The period of a planet's orbital period around the Sun with respect to the distant stars is called its sidereal period. The sidereal period of the Earth is about 365 1/4 days. Another type of period is useful for viewing the other planets - the period between the times their positions both lie on the same radial line from the sun, called the synodic period. When planets are on the same radial line from the sun, they are said to be "in opposition". For planets closer to the sun than the Earth, the synodic period of the Earth is longer than the sidereal period, and for outer planets it is shorter if seen by an observer on those planets.

The sidereal period of Mars is 1.88 years, whereas the synodic period is 2.135 years as seen from the Earth. The time of opposition of Mars is associated with its apparent retrograde motion for an Earth observer.

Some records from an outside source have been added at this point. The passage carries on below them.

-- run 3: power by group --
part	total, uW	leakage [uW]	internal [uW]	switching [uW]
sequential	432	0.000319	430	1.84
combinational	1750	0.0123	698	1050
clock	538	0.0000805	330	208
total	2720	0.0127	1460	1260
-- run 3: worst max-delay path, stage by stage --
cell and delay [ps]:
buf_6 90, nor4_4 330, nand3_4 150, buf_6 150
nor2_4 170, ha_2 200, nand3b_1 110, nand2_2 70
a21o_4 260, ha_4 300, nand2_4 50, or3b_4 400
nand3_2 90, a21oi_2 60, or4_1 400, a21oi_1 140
==> src/rtl/bist_pkg.sv <==
// Shared types and helpers for the exhaustive BIST engine: sweep states and the MISR step.
package bist_pkg;

    typedef enum logic [1:0] {
        IDLE = 2'd0,
        RUN  = 2'd1,
        DONE = 2'd2
    } bist_state_t;

    localparam logic [15:0] BIST_POLY16 = 16'h1021;
    localparam int          BIST_MAX_W  = 64;

    // One MISR shift: left shift, conditional polynomial feedback from the MSB,
    // then fold in the zero-extended response. Only the low w bits are meaningful.
    function automatic logic [BIST_MAX_W-1:0] misr_next(
        input logic [BIST_MAX_W-1:0] sig,
        input logic [BIST_MAX_W-1:0] resp,
        input logic [BIST_MAX_W-1:0] poly,
        input int                    w = 16
    );
        logic [BIST_MAX_W-1:0] mask;
        logic [BIST_MAX_W-1:0] nxt;
        logic                  msb;
        mask = (w >= BIST_MAX_W) ? '1 : ((BIST_MAX_W'(1) << w) - BIST_MAX_W'(1));
        msb  = |(sig & (BIST_MAX_W'(1) << (w - 1)));
        nxt  = (sig << 1) ^ (msb ? poly : '0) ^ resp;
        return nxt & mask;
    endfunction

endpackage
File: src/rtl/dmem_arbiter_if.sv
// Requester-side handshake bundle: one instance per port of the arbiter.
interface dmem_req_if #(
  parameter int AW = 16,
  parameter int DW = 16
);
  logic          req;
  logic          we;
  logic [AW-1:0] addr;
  logic [DW-1:0] wdata;
  logic          ack;
  logic [DW-1:0] rdata;
  logic          err;

  modport master (output req, we, addr, wdata, input ack, rdata, err);
  modport slave  (input req, we, addr, wdata, output ack, rdata, err);
endinterface

File: src/rtl/dmem_arbiter_rr_arb2.sv
// Two-way round-robin grant; the last-grant history is kept by the caller.
module rr_arb2
  import dmem_pkg::*;
(
  input  logic req_a,
  input  logic req_b,
  input  logic last_gnt,
  output logic gnt_a,
  output logic gnt_b
);

  // On a tie the port that was not served last wins.
  assign gnt_a = req_a & (~req_b | (last_gnt == OWN_B));
  assign gnt_b = req_b & ~gnt_a;

endmodule

File: src/rtl/dmem_arbiter.sv
// Shares a byte-wide data memory between two 16-bit requesters; stores are
// split into two big-endian byte writes, loads are one registered access.
module dmem_arbiter
  import dmem_pkg::*;
#(
  parameter int DEPTH = DEPTH_DEF,
  parameter int AW    = 16,
  parameter int DW    = 16
) (
  input  logic          clk,
  input  logic          rst,
  dmem_req_if.slave     a,
  dmem_req_if.slave     b,
  output logic [AW-1:0] m_addr,
  output logic [DW-1:0] m_wdata,
  output logic          m_we,
  input  logic [DW-1:0] m_rdata,
  output logic          busy
);

  logic [2:0]    state;
  logic          owner_q;
  logic          err_q;
  logic          last_gnt;
  logic [DW-1:0] a_rdata_q;
  logic [DW-1:0] b_rdata_q;
  logic [AW-1:0] addr_q;
  logic [DW-1:0] wdata_q;

  logic          gnt_a;
  logic          gnt_b;
  logic          win_we;
  logic [AW-1:0] win_addr;
  logic [DW-1:0] win_wdata;
  logic          win_err;

  rr_arb2 u_arb (
    .req_a    (a.req),
    .req_b    (b.req),
    .last_gnt (last_gnt),
    .gnt_a    (gnt_a),
    .gnt_b    (gnt_b)
  );

  always_comb begin
    win_we    = gnt_b ? b.we    : a.we;
    win_addr  = gnt_b ? b.addr  : a.addr;
    win_wdata = gnt_b ? b.wdata : a.wdata;
    win_err   = ~addr_ok(32'(win_addr), DEPTH);
  end

  // Control: state, ownership, round-robin history and the per-port read registers.
  always_ff @(posedge clk or negedge rst) begin
    if (!rst) begin
      state     <= S_IDLE;
      owner_q   <= OWN_A;
      err_q     <= 1'b0;
      last_gnt  <= OWN_B;
      a_rdata_q <= '0;
      b_rdata_q <= '0;
    end else begin
      case (state)
        S_IDLE: begin
          if (gnt_a | gnt_b) begin
            owner_q <= gnt_b ? OWN_B : OWN_A;
            err_q   <= win_err;
            if (win_err) begin
              state <= S_ACK;
              // A rejected access reports zero data rather than a stale word.
              if (gnt_b) b_rdata_q <= '0;
              else       a_rdata_q <= '0;
            end else begin
              state <= win_we ? S_WR_HI : S_RD;
            end
          end
        end
        S_RD: begin
          if (owner_q == OWN_B) b_rdata_q <= m_rdata;
          else                  a_rdata_q <= m_rdata;
          state <= S_ACK;
        end
        S_WR_HI: state <= S_WR_LO;
        S_WR_LO: state <= S_ACK;
        S_ACK: begin
          last_gnt <= owner_q;
          state    <= S_IDLE;
        end
        default: state <= S_IDLE;
      endcase
    end
  end

  // Transaction payload is only consumed while busy, so it carries no reset.
  always_ff @(posedge clk) begin
    if ((state == S_IDLE) && (gnt_a | gnt_b)) begin
      addr_q  <= win_addr;
      wdata_q <= win_wdata;
    end
  end

  // Memory bus is a pure decode of registered state; requests never reach it directly.
  always_comb begin
    m_addr  = '0;
    m_wdata = '0;
    m_we    = 1'b0;
    case (state)
      S_RD: m_addr = addr_q;
      S_WR_HI: begin
        m_addr  = addr_q;
        m_wdata = DW'(lane_word(wdata_q[15:0], HI));
        m_we    = 1'b1;
      end
      S_WR_LO: begin
        m_addr  = addr_q + AW'(1);
        m_wdata = DW'(lane_word(wdata_q[15:0], LO));
        m_we    = 1'b1;
      end
      default: ;
    endcase
  end

  assign busy = (state != S_IDLE);

  assign a.ack   = (state == S_ACK) && (owner_q == OWN_A);
  assign b.ack   = (state == S_ACK) && (owner_q == OWN_B);
  assign a.err   = a.ack & err_q;
  assign b.err   = b.ack & err_q;
  assign a.rdata = a_rdata_q;
  assign b.rdata = b_rdata_q;

endmodule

The period which brings the back to the same angular position with respect to the Sun is called the tropical year and is 365.242 mean solar days. Formally this period is defined as the interval of time from one vernal equinox to the next. The sidereal period (period with respect to the distant stars) of 365.256 mean solar days is about 20 minutes longer because of the precession of the Earth's spin axis. That precession period of about 26,000 years brings the vernal equinox about 20 minutes earlier each year. The fact that the year is not exactly 365 days has led to the inclusion of the leap year days and other adjustments to the calendar.

The sidereal day, which brings a "fixed" star back to the same position on the next night, is 23 hours 56 minutes and 4 seconds. The practical observable effect is that stars rise about 4 minutes earlier each night, about 2 hours earlier in a month, and appear as a parade that progresses westward across the night sky.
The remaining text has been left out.